In April 2017, Bethel-Thompson played with a startup developmental minor league, The Spring League. Bethel-Thompson started for the West Team in the league's inaugural game against the East Team, led by fellow quarterback Ricky Stanzi. During the second quarter, he threw a six-yard touchdown pass to tight end Jordan Thompson, the first touchdown in league history, and led the West Team to a 10–6 victory. Players were scouted by numerous NFL and CFL teams during the practices and two games played, and Bethel-Thompson earned an invite to workout at a minicamp for the New York Jets. He was not offered a contract following the Jets minicamp, and on May 23, 2017, Bethel-Thompson signed with the Toronto Argonauts of the Canadian Football League. During the 2 game preseason, Bethel-Thompson started at quarterback in one game, and completed 5 passes out of 13 attempts, throwing for 78 yards, and rushing for 1 yard for a first down on a quarterback sneak. Following the release of CFL veteran Drew Willy, Bethel-Thompson made the Argonauts' roster as the 4th quarterback. It was an irregular decision given that the Argonauts elected to keep an additional quarterback on their practice roster, giving them a total of 5 quarterbacks, whereas most CFL teams keep only the required 3 quarterbacks as part of their active roster. On June 24, Bethel-Thompson was placed on the 6-game injured list, and received several extensions. Coming off the injured list after 13 weeks, Bethel-Thompson made his debut on September 23, backing up Argos starter, and fellow Sacramento State alumni Ricky Ray. Bethel-Thompson entered the game during garbage time, and completed his only pass attempt for 8 yards in the 33–19 victory over the Montreal Alouettes. After going 2-for-2 for 10 yards during the regular season, Bethel-Thompson was the 2nd string QB as the Argonauts won the 105th Grey Cup over the Calgary Stampeders.

Bethel-Thompson was named the Argos' starting quarterback in Week 8 of the 2018 season after Ricky Ray was out for the season with a neck injury and backup quarterback James Franklin was ineffective in his first four starts. In his first CFL start, Bethel-Thompson and the Argos overcame a 24-point deficit to defeat the Ottawa Redblacks 42–41. Bethel-Thompson completed a 23-yard pass to Armanti Edwards for the game winning score with one second left in the game. After beating the Lions the following week, Bethel-Thompson went on to start and lose the next six games, resulting in the Argos elimination from playoff contention. James Franklin was announced as the team's Week 18 starter.

Bethel-Thompson began the 2019 season as the Argos' backup quarterback behind James Franklin. However, Bethel-Thompson was announced the starting quarterback after Franklin was placed on the six-game injured reserve list following the team's Week 3 loss. Bethel-Thompson remained the Argos starting quarterback until Week 16, and the team fell to a record of 2–10. The team then announced James Franklin as the starting quarterback. Nevertheless, Bethel-Thompson was promoted to starting quarterback again for the team's Week 18 match against the Redblacks after the team lost both matches with Franklin at the helm. All four wins by the 2019 Argos came with Bethel-Thompson starting at quarterback, and by the end of the season, Bethel-Thompson's career year had produced a CFL-best 26 touchdown passes.

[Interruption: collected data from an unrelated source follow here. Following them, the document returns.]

**config.mk**
```make
export PLATFORM = sky130hd
export DESIGN_NAME = uart_pkt_rx_flat
export DESIGN_NICKNAME = d
export VERILOG_FILES = /design/src/rtl/uart_pkt_rx_if.sv /design/src/rtl/uart_pkt_rx.sv /design/src/flat_wrapper.sv
export SDC_FILE = /design/constraint.sdc
export NUM_CORES = 1
export LEC_CHECK = 0
export BUFFER_PORTS_ARGS = -buffer_cell sky130_fd_sc_hd__clkbuf_2
export CORE_MARGIN = 4
export CORE_UTILIZATION = 63
export CTS_CLUSTER_DIAMETER = 120
export DETAILED_ROUTE_END_ITERATION = 16
export GPL_TIMING_DRIVEN = 1
export HOLD_SLACK_MARGIN = 0.03
export PLACE_DENSITY = 0.88
export SLEW_MARGIN = 20
export SYNTH_ARGS = -nofsm -noshare
export SYNTH_HDL_FRONTEND = slang
export SYNTH_SLANG_ARGS = --single-unit
export TNS_END_PERCENT = 1
```
**constraint.sdc**
```tcl
create_clock -name clk -period 5.8 [get_ports clk]
set_clock_uncertainty 0.2 [all_clocks]
set_input_delay 1.45 -clock clk [delete_from_list [all_inputs] [get_ports clk]]
set_output_delay 1.45 -clock clk [all_outputs]
set_load 0.05 [all_outputs]
```
**src/rtl/uart_pkt_rx_if.sv**
```systemverilog
// Byte-stream and status bundle for the UART packet framer.
//   in_*        : received byte stream from the UART receiver (valid/ready)
//   out_*       : payload byte stream to the command layer (valid/ready, last marker)
//   frm_*/err_* : one-cycle per-frame status pulses
// master : byte source / payload sink / status observer (UART side plus command layer)
// slave  : the framer itself
interface uart_pkt_rx_if #(
    parameter int unsigned DATA_BITS = 8
);
    logic                 in_valid;
    logic                 in_ready;
    logic [DATA_BITS-1:0] in_data;
    logic                 out_valid;
    logic                 out_ready;
    logic [DATA_BITS-1:0] out_data;
    logic                 out_last;
    logic                 frm_done;
    logic                 frm_ok;
    logic                 err_len;
    logic                 err_chk;
    logic                 err_timeout;

    modport master (
        output in_valid, in_data, out_ready,
        input  in_ready, out_valid, out_data, out_last,
        input  frm_done, frm_ok, err_len, err_chk, err_timeout
    );

    modport slave (
        input  in_valid, in_data, out_ready,
        output in_ready, out_valid, out_data, out_last,
        output frm_done, frm_ok, err_len, err_chk, err_timeout
    );
endinterface

```
**src/rtl/uart_pkt_rx.sv**
```systemverilog
// Frame extractor sitting behind the UART receiver.
// Parses [SOF][LEN][PAYLOAD x LEN][CHK] with CHK = XOR(LEN, payload bytes), streams the
// payload with a last marker and reports per-frame status pulses.
// Ports:
//   clk   : clock
//   reset : synchronous, active-high reset
//   bus   : uart_pkt_rx_if.slave -- in_* byte stream, out_* payload stream, frm_*/err_* status
module uart_pkt_rx #(
    parameter int unsigned          DATA_BITS    = 8,
    parameter logic [DATA_BITS-1:0] SOF_BYTE     = 8'hA5,
    parameter int unsigned          MAX_LEN      = 64,
    parameter int unsigned          TIMEOUT_CLKS = 48000
) (
    input logic          clk,
    input logic          reset,
    uart_pkt_rx_if.slave bus
);

    localparam int unsigned RemW = $clog2(MAX_LEN + 1);
    localparam int unsigned TmoW = (TIMEOUT_CLKS > 1) ? $clog2(TIMEOUT_CLKS) : 1;
    localparam logic [DATA_BITS-1:0] MaxLenB = DATA_BITS'(MAX_LEN);
    localparam logic [TmoW-1:0] TmoLast = TmoW'(TIMEOUT_CLKS - 1);

    typedef enum logic [1:0] {StIdle, StLen, StPayload, StChk} state_e;

    state_e               state_q, state_d;
    logic [DATA_BITS-1:0] chk_q, chk_d;
    logic [RemW-1:0]      rem_q, rem_d;
    logic [TmoW-1:0]      tmo_q, tmo_d;
    logic                 got_q, got_d;        // at least one payload byte accepted
    logic                 out_valid_q, out_valid_d;
    logic                 out_last_q, out_last_d;
    logic [DATA_BITS-1:0] out_data_q, out_data_d;
    logic                 frm_done_q, frm_done_d;
    logic                 frm_ok_q, frm_ok_d;
    logic                 err_len_q, err_len_d;
    logic                 err_chk_q, err_chk_d;
    logic                 err_tmo_q, err_tmo_d;

    logic in_ready;
    logic accept;
    logic stall;
    logic tmo_fire;

    always_comb begin
        in_ready = 1'b0;
        case (state_q)
            StIdle, StLen: in_ready = 1'b1;
            StPayload:     in_ready = !out_valid_q || bus.out_ready;
            // Last payload byte must drain before the status for the frame appears.
            StChk:         in_ready = !out_valid_q;
            default:       in_ready = 1'b0;
        endcase
    end

    assign accept = bus.in_valid && in_ready;
    // Downstream stall is not sender idle, so the timeout holds.
    assign stall = out_valid_q && !bus.out_ready;
    assign tmo_fire = (state_q != StIdle) && !accept && !stall && (tmo_q == TmoLast);

    always_comb begin
        state_d     = state_q;
        chk_d       = chk_q;
        rem_d       = rem_q;
        tmo_d       = tmo_q;
        got_d       = got_q;
        out_valid_d = out_valid_q && !bus.out_ready;
        out_last_d  = out_last_q && out_valid_d;
        out_data_d  = out_data_q;
        frm_done_d  = 1'b0;
        frm_ok_d    = 1'b0;
        err_len_d   = 1'b0;
        err_chk_d   = 1'b0;
        err_tmo_d   = 1'b0;

        if (state_q == StIdle || accept) begin
            tmo_d = '0;
        end else if (!stall) begin
            tmo_d = tmo_q + 1'b1;
        end

        case (state_q)
            StIdle: begin
                if (accept && bus.in_data == SOF_BYTE) begin
                    state_d = StLen;
                    chk_d   = '0;
                    got_d   = 1'b0;
                end
            end
            StLen: begin
                if (accept) begin
                    if (bus.in_data != '0 && bus.in_data <= MaxLenB) begin
                        chk_d   = bus.in_data;
                        rem_d   = RemW'(bus.in_data);
                        state_d = StPayload;
                    end else begin
                        err_len_d = 1'b1;
                        state_d   = StIdle;
                    end
                end
            end
            StPayload: begin
                if (accept) begin
                    out_valid_d = 1'b1;
                    out_data_d  = bus.in_data;
                    out_last_d  = (rem_q == RemW'(1));
                    chk_d       = chk_q ^ bus.in_data;
                    rem_d       = rem_q - 1'b1;
                    got_d       = 1'b1;
                    if (rem_q == RemW'(1)) begin
                        state_d = StChk;
                    end
                end
            end
            StChk: begin
                if (accept) begin
                    frm_done_d = 1'b1;
                    frm_ok_d   = (bus.in_data == chk_q);
                    err_chk_d  = (bus.in_data != chk_q);
                    state_d    = StIdle;
                end
            end
            default: state_d = StIdle;
        endcase

        // tmo_fire implies no acceptance this cycle, so nothing above is overridden.
        if (tmo_fire) begin
            state_d    = StIdle;
            tmo_d      = '0;
            err_tmo_d  = 1'b1;
            frm_done_d = got_q;
        end
    end

    always_ff @(posedge clk) begin
        if (reset) begin
            state_q     <= StIdle;
            chk_q       <= '0;
            rem_q       <= '0;
            tmo_q       <= '0;
            got_q       <= 1'b0;
            out_valid_q <= 1'b0;
            out_last_q  <= 1'b0;
            out_data_q  <= '0;
            frm_done_q  <= 1'b0;
            frm_ok_q    <= 1'b0;
            err_len_q   <= 1'b0;
            err_chk_q   <= 1'b0;
            err_tmo_q   <= 1'b0;
        end else begin
            state_q     <= state_d;
            chk_q       <= chk_d;
            rem_q       <= rem_d;
            tmo_q       <= tmo_d;
            got_q       <= got_d;
            out_valid_q <= out_valid_d;
            out_last_q  <= out_last_d;
            out_data_q  <= out_data_d;
            frm_done_q  <= frm_done_d;
            frm_ok_q    <= frm_ok_d;
            err_len_q   <= err_len_d;
            err_chk_q   <= err_chk_d;
            err_tmo_q   <= err_tmo_d;
        end
    end

    assign bus.in_ready    = in_ready;
    assign bus.out_valid   = out_valid_q;
    assign bus.out_last    = out_last_q;
    assign bus.out_data    = out_data_q;
    assign bus.frm_done    = frm_done_q;
    assign bus.frm_ok      = frm_ok_q;
    assign bus.err_len     = err_len_q;
    assign bus.err_chk     = err_chk_q;
    assign bus.err_timeout = err_tmo_q;

endmodule

```
**src/flat_wrapper.sv**
```systemverilog
// flat-port wrapper written by rule: the top's interface ports become plain ports
module uart_pkt_rx_flat 
#(
    parameter int unsigned          DATA_BITS    = 8,
    parameter logic [DATA_BITS-1:0] SOF_BYTE     = 8'hA5,
    parameter int unsigned          MAX_LEN      = 64,
    parameter int unsigned          TIMEOUT_CLKS = 48000
)
  (clk, reset, bus_in_valid, bus_in_data, bus_out_ready, bus_in_ready, bus_out_valid, bus_out_data, bus_out_last, bus_frm_done, bus_frm_ok, bus_err_len, bus_err_chk, bus_err_timeout);
  uart_pkt_rx_if #(.DATA_BITS(DATA_BITS)) bus_i ();
  input logic clk;
  input logic reset;
  input wire logic [$bits(bus_i.in_valid)-1:0] bus_in_valid;
  input wire logic [$bits(bus_i.in_data)-1:0] bus_in_data;
  input wire logic [$bits(bus_i.out_ready)-1:0] bus_out_ready;
  output wire logic [$bits(bus_i.in_ready)-1:0] bus_in_ready;
  output wire logic [$bits(bus_i.out_valid)-1:0] bus_out_valid;
  output wire logic [$bits(bus_i.out_data)-1:0] bus_out_data;
  output wire logic [$bits(bus_i.out_last)-1:0] bus_out_last;
  output wire logic [$bits(bus_i.frm_done)-1:0] bus_frm_done;
  output wire logic [$bits(bus_i.frm_ok)-1:0] bus_frm_ok;
  output wire logic [$bits(bus_i.err_len)-1:0] bus_err_len;
  output wire logic [$bits(bus_i.err_chk)-1:0] bus_err_chk;
  output wire logic [$bits(bus_i.err_timeout)-1:0] bus_err_timeout;
  assign bus_i.in_valid = bus_in_valid;
  assign bus_i.in_data = bus_in_data;
  assign bus_i.out_ready = bus_out_ready;
  assign bus_in_ready = bus_i.in_ready;
  assign bus_out_valid = bus_i.out_valid;
  assign bus_out_data = bus_i.out_data;
  assign bus_out_last = bus_i.out_last;
  assign bus_frm_done = bus_i.frm_done;
  assign bus_frm_ok = bus_i.frm_ok;
  assign bus_err_len = bus_i.err_len;
  assign bus_err_chk = bus_i.err_chk;
  assign bus_err_timeout = bus_i.err_timeout;
  uart_pkt_rx #(.DATA_BITS(DATA_BITS), .SOF_BYTE(SOF_BYTE), .MAX_LEN(MAX_LEN), .TIMEOUT_CLKS(TIMEOUT_CLKS)) u_core (.clk(clk), .reset(reset), .bus(bus_i));
endmodule
```
==> results.sh <==
export IMPL_setup_viol=0
export IMPL_synth_compound_area_share_pct=17.2
export IMPL_grt_usage_pct=23.6
export IMPL_drv_slew=0
export IMPL_hp_class="reg -> reg"
export IMPL_die_w_um=73.0
export IMPL_drt_vias_per_instance=5.93
export IMPL_synth_nets=347
export IMPL_start_kind="primary input"
export IMPL_dp_final_hpwl_mm=4.23
export IMPL_post_cts_setup_buffer_count=0
export IMPL_drt_initial_drc_count=255
export IMPL_yosysSeqAreaShare_pct=36.9
export IMPL_cts_htree_levels=2
export IMPL_max_stage_delay_ns=0.27
export IMPL_cts_buffers=5
export IMPL_cpMaxStageDelayCell="or2_2"
export IMPL_drt_total_wl_mm=5.75
export IMPL_cpLargestDelayFamily="buffers and inverters"
export IMPL_grt_pass1_vias=2211
export IMPL_synth_main_ff_cell="dfxtp_1"
export IMPL_drive_above_1_share_pct=13.3
export IMPL_clock_latency_ns=0.30
export IMPL_postCtsHoldBufs=0
export IMPL_post_cts_resized=0
export IMPL_crit_buf_inv=2
export IMPL_vias=2343
export IMPL_grt_max_degree=38
export IMPL_ys_async_sr_fraction_pct=0
export IMPL_grt_first_pass_wirelength_mm=10.0
export IMPL_crit_required_ns=4.15
export IMPL_rsz0062_at_grt="false"
export IMPL_worstPathMaxFanout=4
export IMPL_cts_tree="yes"
export IMPL_core_rowCount=23
export IMPL_p_total_w=0.000633
export IMPL_synth_largest_area_cell="dfxtp_1"
export IMPL_synthCells=328
export IMPL_num_antenna_cells=0
export IMPL_initial_core_util_pct=66.0
export IMPL_synth_edf_count=0
export IMPL_path_class="in -> out"
export IMPL_max_clock_freq_mhz=254
export IMPL_ys_types=46
export IMPL_worstPathArrival_ns=2.28
export IMPL_ys_top_cells_by_count="60 x nand2_1, 49 x dfxtp_1, 28 x nor2_1"
export IMPL_synthXorXnorAreaFrac_pct=7.58
export IMPL_gp_congestion=0.849
export IMPL_status="complete, no violations"
export IMPL_synth_warning_count=0
export IMPL_period_minus_slack_ns=3.93
export IMPL_syn2layout_area_growth_pct=8.66
export IMPL_multi_input_area_um2=1570
export IMPL_netlist_area_um2=2660
export IMPL_placed_cell_area_um2=2790
export IMPL_cp_common_cell="clkbuf_2"
export IMPL_wire_per_inst_um=14.5
export IMPL_clk_pin_slew_worst_paths_ns=0.08
export IMPL_die_area_um2=5320
export IMPL_p_leak_nw=1.07
export IMPL_core_um2=4030
export IMPL_ir_drop_mv=0.188
export IMPL_synth_top_area_share_pct=36.9
export IMPL_root_buffer="clkbuf_8"
export IMPL_synth_area_leaders="dfxtp_1 37%, nand2_1 8.5%, xor2_1 5.6%"
export IMPL_syn_area_per_cell_um2=8.10
export IMPL_ios=28
export IMPL_drt_pass1_iter_count=4
export IMPL_regArea_um2=981
export IMPL_final_setup_tns_ns=0
export IMPL_maxCapViolCount=0
export IMPL_final_core_util_pct=71.7
export IMPL_nets=363
export IMPL_synthAdderAreaFrac_pct=3.30
export IMPL_synth_area_mux_share_pct=4.14
export IMPL_regToRegSetupSlack_ns=3.16
export IMPL_clockBufferDepth=2
export IMPL_end_kind="output port"
export IMPL_synthSimpleGateAreaFrac_pct=27.0
export IMPL_drc=0
export IMPL_port_buffers=27
export IMPL_grt_antenna_before_repair=0
export IMPL_ant_nets=0
export IMPL_slew_headroom_pct=47.7
export IMPL_yosysMostFrequentCell="nand2_1"
export IMPL_ys_ff_latch=49
export IMPL_overflow=0
export IMPL_dieHeight_um=73.0
export IMPL_min_period_over_period_pct=67.8
export IMPL_hold_violations=0
export IMPL_stdcell_area_um2=2890
export IMPL_tightest_slew_ns=0.778
export IMPL_cp_cell_sequence="clkbuf_2 -> a21bo_2 -> or2_2 -> clkbuf_2"
export IMPL_fillers=321
export IMPL_synth_top_family_by_area="simple AND/OR/NAND/NOR gates"
export IMPL_cts_sinks=49
export IMPL_power_density_nw_per_um2=219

During his first three years in the CFL, Bethel-Thompson had also been working toward his master's degree in education from UC Berkeley. The day before he defended his thesis, Bethel-Thompson signed an extension with Toronto.

After the CFL cancelled the 2020 season due to the COVID-19 pandemic, Bethel-Thompson chose to opt-out of his contract with the Argonauts on August 25, 2020.

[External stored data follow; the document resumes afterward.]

**config.mk**
```make
export PLATFORM = sky130hd
export DESIGN_NAME = seq_signed_divider
export DESIGN_NICKNAME = d
export VERILOG_FILES = /design/src/rtl/seq_signed_divider_pkg.sv /design/src/rtl/seq_signed_divider_ripple_subtractor.sv /design/src/rtl/seq_signed_divider.sv
export SDC_FILE = /design/constraint.sdc
export NUM_CORES = 1
export LEC_CHECK = 0
export ABC_AREA = 1
export BUFFER_PORTS_ARGS = -buffer_cell sky130_fd_sc_hd__buf_2
export CAP_MARGIN = 15
export CORE_AREA = 5 5 187 171
export CTS_BUF_LIST = sky130_fd_sc_hd__clkbuf_16
export DETAILED_ROUTE_END_ITERATION = 7
export DIE_AREA = 0 0 192 176
export GPL_TIMING_DRIVEN = 0
export PLACE_DENSITY = 0.63
export REMOVE_ABC_BUFFERS = 1
export SLEW_MARGIN = 20
export SYNTH_ARGS = -nofsm -noshare
export SYNTH_HDL_FRONTEND = slang
export SYNTH_SLANG_ARGS = --single-unit
export TNS_END_PERCENT = 1
```
**constraint.sdc**
```tcl
create_clock -name clk -period 28.1 [get_ports clk]
set_clock_uncertainty 0.2 [all_clocks]
set_input_delay 2.81 -clock clk [delete_from_list [all_inputs] [get_ports clk]]
set_output_delay 2.81 -clock clk [all_outputs]
set_load 0.05 [all_outputs]
```
**src/rtl/seq_signed_divider_pkg.sv**
```systemverilog
`default_nettype none
// ============================================================================
// Module      : seq_signed_divider_pkg
// Description : Shared definitions for the sequential signed divider.
//               - Controller state encodings (2-bit).
//               - Iteration-counter width helper, clog2(N+1).
// Revision    : 1.0  initial release
// ============================================================================
package seq_signed_divider_pkg;

    localparam int c_STATE_W = 2;

    localparam logic [c_STATE_W-1:0] c_IDLE    = 2'd0;
    localparam logic [c_STATE_W-1:0] c_CALC    = 2'd1;
    localparam logic [c_STATE_W-1:0] c_FIXUP   = 2'd2;
    localparam logic [c_STATE_W-1:0] c_SPECIAL = 2'd3;

    // Width of the iteration counter for an n-bit divide.
    function automatic int cnt_width(input int n);
        return $clog2(n + 1);
    endfunction

endpackage
`default_nettype wire

```
**src/rtl/seq_signed_divider_ripple_subtractor.sv**
```systemverilog
`default_nettype none
// ============================================================================
// Module      : ripple_subtractor
// Description : Combinational W-bit subtractor, Diff = A + ~B + 1, built as a
//               ripple chain of full adders.
// Ports       : A, B    W-bit operands
//               Diff    W-bit difference
//               Borrow  high when A < B (inverted carry-out)
// Revision    : 1.0  initial release
// ============================================================================
module ripple_subtractor #(
    parameter int W = 33
) (
    input  logic [W-1:0] A,
    input  logic [W-1:0] B,
    output logic [W-1:0] Diff,
    output logic         Borrow
);

    logic [W:0] w_carry;

    // Carry-in of 1 completes the two's-complement of B.
    assign w_carry[0] = 1'b1;

    generate
        for (genvar i = 0; i < W; i++) begin : g_bit
            logic w_b_inv;
            assign w_b_inv        = ~B[i];
            assign Diff[i]        = A[i] ^ w_b_inv ^ w_carry[i];
            assign w_carry[i + 1] = (A[i] & w_b_inv) | (w_carry[i] & (A[i] ^ w_b_inv));
        end
    endgenerate

    assign Borrow = ~w_carry[W];

endmodule
`default_nettype wire

```
**src/rtl/seq_signed_divider.sv**
```systemverilog
`default_nettype none
// ============================================================================
// Module      : seq_signed_divider
// Description : Multi-cycle signed restoring divider, one quotient bit per
//               cycle. Quotient truncates toward zero, remainder takes the
//               sign of the dividend. Divide-by-zero and MIN_INT/-1 are
//               resolved in a single SPECIAL cycle.
// Ports       : clk, rst            clock, asynchronous active-high reset
//               start               request, sampled only in IDLE
//               Dividend, Divisor   N-bit signed operands
//               Quotient, Remainder N-bit signed results (held until next done)
//               busy                operation in progress
//               done                one-cycle result-valid pulse
//               DivByZero, Overflow status of the last completed operation
// Revision    : 1.0  initial release
// ============================================================================
module seq_signed_divider
    import seq_signed_divider_pkg::*;
#(
    parameter int N = 32
) (
    input  logic         clk,
    input  logic         rst,
    input  logic         start,
    input  logic [N-1:0] Dividend,
    input  logic [N-1:0] Divisor,
    output logic [N-1:0] Quotient,
    output logic [N-1:0] Remainder,
    output logic         busy,
    output logic         done,
    output logic         DivByZero,
    output logic         Overflow
);

    localparam int              c_CW       = cnt_width(N);
    localparam logic [N-1:0]    c_MIN_INT  = {1'b1, {(N-1){1'b0}}};
    localparam logic [N-1:0]    c_ALL_ONES = {N{1'b1}};
    localparam logic [c_CW-1:0] c_LAST     = c_CW'(N - 1);

    logic [c_STATE_W-1:0] r_state;
    logic [c_STATE_W-1:0] w_state_next;

    logic [N-1:0]    r_rem;       // committed partial remainder (always < divisor)
    logic [N-1:0]    r_quo;       // dividend magnitude shifting out, quotient shifting in
    logic [N-1:0]    r_dvs;       // divisor magnitude
    logic [c_CW-1:0] r_cnt;
    logic            r_neg_q;
    logic            r_neg_r;
    logic            r_dbz_case;

    logic [N-1:0]    r_quotient;
    logic [N-1:0]    r_remainder;
    logic            r_busy;
    logic            r_done;
    logic            r_dbz;
    logic            r_ovf;

    logic            w_special;
    logic [N-1:0]    w_dvd_abs;
    logic [N-1:0]    w_dvs_abs;
    logic [N:0]      w_shift;
    logic [N:0]      w_diff;
    logic            w_borrow;
    logic            w_take;
    logic [N-1:0]    w_q_fix;
    logic [N-1:0]    w_r_fix;

    assign w_special = (Divisor == '0) ||
                       ((Dividend == c_MIN_INT) && (Divisor == c_ALL_ONES));

    // |MIN_INT| wraps to the MIN_INT bit pattern, which read as unsigned is
    // exactly 2^(N-1), so the magnitudes fit in N unsigned bits.
    assign w_dvd_abs = Dividend[N-1] ? (~Dividend + 1'b1) : Dividend;
    assign w_dvs_abs = Divisor[N-1]  ? (~Divisor  + 1'b1) : Divisor;

    // N+1-bit shifted partial remainder for this iteration.
    assign w_shift = {r_rem, r_quo[N-1]};

    ripple_subtractor #(
        .W (N + 1)
    ) u_trial_sub (
        .A      (w_shift),
        .B      ({1'b0, r_dvs}),
        .Diff   (w_diff),
        .Borrow (w_borrow)
    );

    // Trial difference is non-negative: no borrow and a clear sign bit.
    assign w_take = ~w_borrow & ~w_diff[N];

    assign w_q_fix = r_neg_q ? (~r_quo + 1'b1) : r_quo;
    assign w_r_fix = r_neg_r ? (~r_rem + 1'b1) : r_rem;

    // ------------------------------------------------------------------
    // Controller
    // ------------------------------------------------------------------
    always_ff @(posedge clk or posedge rst) begin
        if (rst) begin
            r_state <= c_IDLE;
        end else begin
            r_state <= w_state_next;
        end
    end

    always_comb begin
        w_state_next = r_state;
        case (r_state)
            c_IDLE: begin
                if (start) begin
                    w_state_next = w_special ? c_SPECIAL : c_CALC;
                end
            end
            c_CALC: begin
                if (r_cnt == c_LAST) begin
                    w_state_next = c_FIXUP;
                end
            end
            c_FIXUP:   w_state_next = c_IDLE;
            c_SPECIAL: w_state_next = c_IDLE;
            default:   w_state_next = c_IDLE;
        endcase
    end

    // ------------------------------------------------------------------
    // Datapath and registered outputs
    // ------------------------------------------------------------------
    always_ff @(posedge clk or posedge rst) begin
        if (rst) begin
            r_rem       <= '0;
            r_quo       <= '0;
            r_dvs       <= '0;
            r_cnt       <= '0;
            r_neg_q     <= 1'b0;
            r_neg_r     <= 1'b0;
            r_dbz_case  <= 1'b0;
            r_quotient  <= '0;
            r_remainder <= '0;
            r_busy      <= 1'b0;
            r_done      <= 1'b0;
            r_dbz       <= 1'b0;
            r_ovf       <= 1'b0;
        end else begin
            r_done <= 1'b0;
            case (r_state)
                c_IDLE: begin
                    if (start) begin
                        r_busy     <= 1'b1;
                        r_cnt      <= '0;
                        r_rem      <= '0;
                        r_neg_q    <= Dividend[N-1] ^ Divisor[N-1];
                        r_neg_r    <= Dividend[N-1];
                        r_dbz_case <= (Divisor == '0);
                        r_dvs      <= w_dvs_abs;
                        // Special cases keep the raw dividend: divide-by-zero
                        // returns it unchanged as the remainder.
                        r_quo      <= w_special ? Dividend : w_dvd_abs;
                    end
                end
                c_CALC: begin
                    r_rem <= w_take ? w_diff[N-1:0] : w_shift[N-1:0];
                    r_quo <= {r_quo[N-2:0], w_take};
                    r_cnt <= r_cnt + c_CW'(1);
                end
                c_FIXUP: begin
                    r_quotient  <= w_q_fix;
                    r_remainder <= w_r_fix;
                    r_dbz       <= 1'b0;
                    r_ovf       <= 1'b0;
                    r_busy      <= 1'b0;
                    r_done      <= 1'b1;
                end
                c_SPECIAL: begin
                    if (r_dbz_case) begin
                        r_quotient  <= c_ALL_ONES;
                        r_remainder <= r_quo;
                        r_dbz       <= 1'b1;
                        r_ovf       <= 1'b0;
                    end else begin
                        r_quotient  <= c_MIN_INT;
                        r_remainder <= '0;
                        r_dbz       <= 1'b0;
                        r_ovf       <= 1'b1;
                    end
                    r_busy <= 1'b0;
                    r_done <= 1'b1;
                end
                default: begin
                    r_busy <= 1'b0;
                end
            endcase
        end
    end

    assign Quotient  = r_quotient;
    assign Remainder = r_remainder;
    assign busy      = r_busy;
    assign done      = r_done;
    assign DivByZero = r_dbz;
    assign Overflow  = r_ovf;

endmodule
`default_nettype wire
```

Bethel-Thompson was selected by the Aviators of The Spring League during its player selection draft on October 12, 2020. In three games, he threw for nearly 700 yards and five touchdowns before a COVID outbreak caused the remaining games to be cancelled and the final rescheduled. While the Aviators under Bethel-Thompson earned a championship appearance, he declined to attend the game to prepare for “opportunities in more sustainable leagues with more resources available to the players.” Brian Woods, CEO of The Spring League, stated that Bethel-Thompson did not play due to injury, which was vehemently denied by Bethel-Thompson, who felt the attack on his character by Woods was "disconcerting".

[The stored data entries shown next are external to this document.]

[config.mk]
export PLATFORM = sky130hd
export DESIGN_NAME = tuart_cmd_decode
export DESIGN_NICKNAME = d
export VERILOG_FILES = /design/src/rtl/tuart_cmd_decode.sv
export SDC_FILE = /design/constraint.sdc
export NUM_CORES = 1
export LEC_CHECK = 0
export BUFFER_PORTS_ARGS = -buffer_cell sky130_fd_sc_hd__buf_2
export CAP_MARGIN = 20
export CORE_ASPECT_RATIO = 0.7
export CORE_MARGIN = 5
export CORE_UTILIZATION = 43
export CTS_CLUSTER_SIZE = 16
export DETAILED_ROUTE_END_ITERATION = 7
export PLACE_DENSITY = 0.69
export REMOVE_ABC_BUFFERS = 1
export SYNTH_ARGS = -nofsm -noshare
export SYNTH_HDL_FRONTEND = slang
export SYNTH_SLANG_ARGS = --single-unit
[constraint.sdc]
create_clock -name clk_i -period 2.5 [get_ports clk_i]
set_clock_uncertainty 0.1 [all_clocks]
set_input_delay 0.125 -clock clk_i [delete_from_list [all_inputs] [get_ports clk_i]]
set_output_delay 0.125 -clock clk_i [all_outputs]
set_load 0.1 [all_outputs]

Despite signing Nick Arbuckle to a free agent deal, the Argos brought back Bethel-Thompson as quarterback depth right before training camp. Due to Arbuckle dealing with a hamstring injury, Bethel-Thompson began the season as the Argos quarterback. Bethel-Thompson started the first two games of the season, before being replaced by Arbuckle who started the next four games in the middle of the season. Bethel-Thompson was reinstated as the team's starting quarterback in Week 8 and confirmed again in Week 10 after the team's second bye week. On October 26, 2021, Arbuckle was traded to the Edmonton Elks, signaling the Argos' confidence in Bethel-Thompson for the remainder of the season. Bethel-Thompson and the Argos earned a first round bye but were defeated in the Eastern Division Final by the Hamilton Tiger-Cats. Following the game, Bethel-Thompson made inappropriate on-field contact with a cameraperson, for which he later apologized. He was subsequently fined by the league for his actions. On January 30, 2022, Bethel-Thompson and the Argos agreed to a one-year contract extension.

In 2022, Bethel-Thompson began the 2022 season as the Argos' starting quarterback, with Chad Kelly serving as backup. Bethel-Thompson started 17 regular season games during the season, sitting out the final game as the club had already secured the first seed in the East Division with a record of 11–7. Bethel-Thompson led the league in pass completions, attempts, and passing yards. In the playoffs, he led the Argos past the Montreal Alouettes 34–27, advancing to the Grey Cup final on November 20, 2022. Bethel-Thompson sustained a hand injury in the 4th quarter and was replaced by back-up Chad Kelly. The Argos earned a one-point victory over the Winnipeg Blue Bombers, Bethel-Thompson's second overall Grey Cup and first as a starting quarterback.

Following the conclusion of the season there was mounting speculation that Bethel-Thompson would consider retirement from professional football. In late November 2022, he underwent surgery on the thumb of his throwing hand after suffering an injury in the 109th Grey Cup. In early February he revealed that he was intending to play football in 2023, and if he were to return to the CFL he would only consider playing for the Argos. On February 14, 2023, Bethel-Thompson became a free agent.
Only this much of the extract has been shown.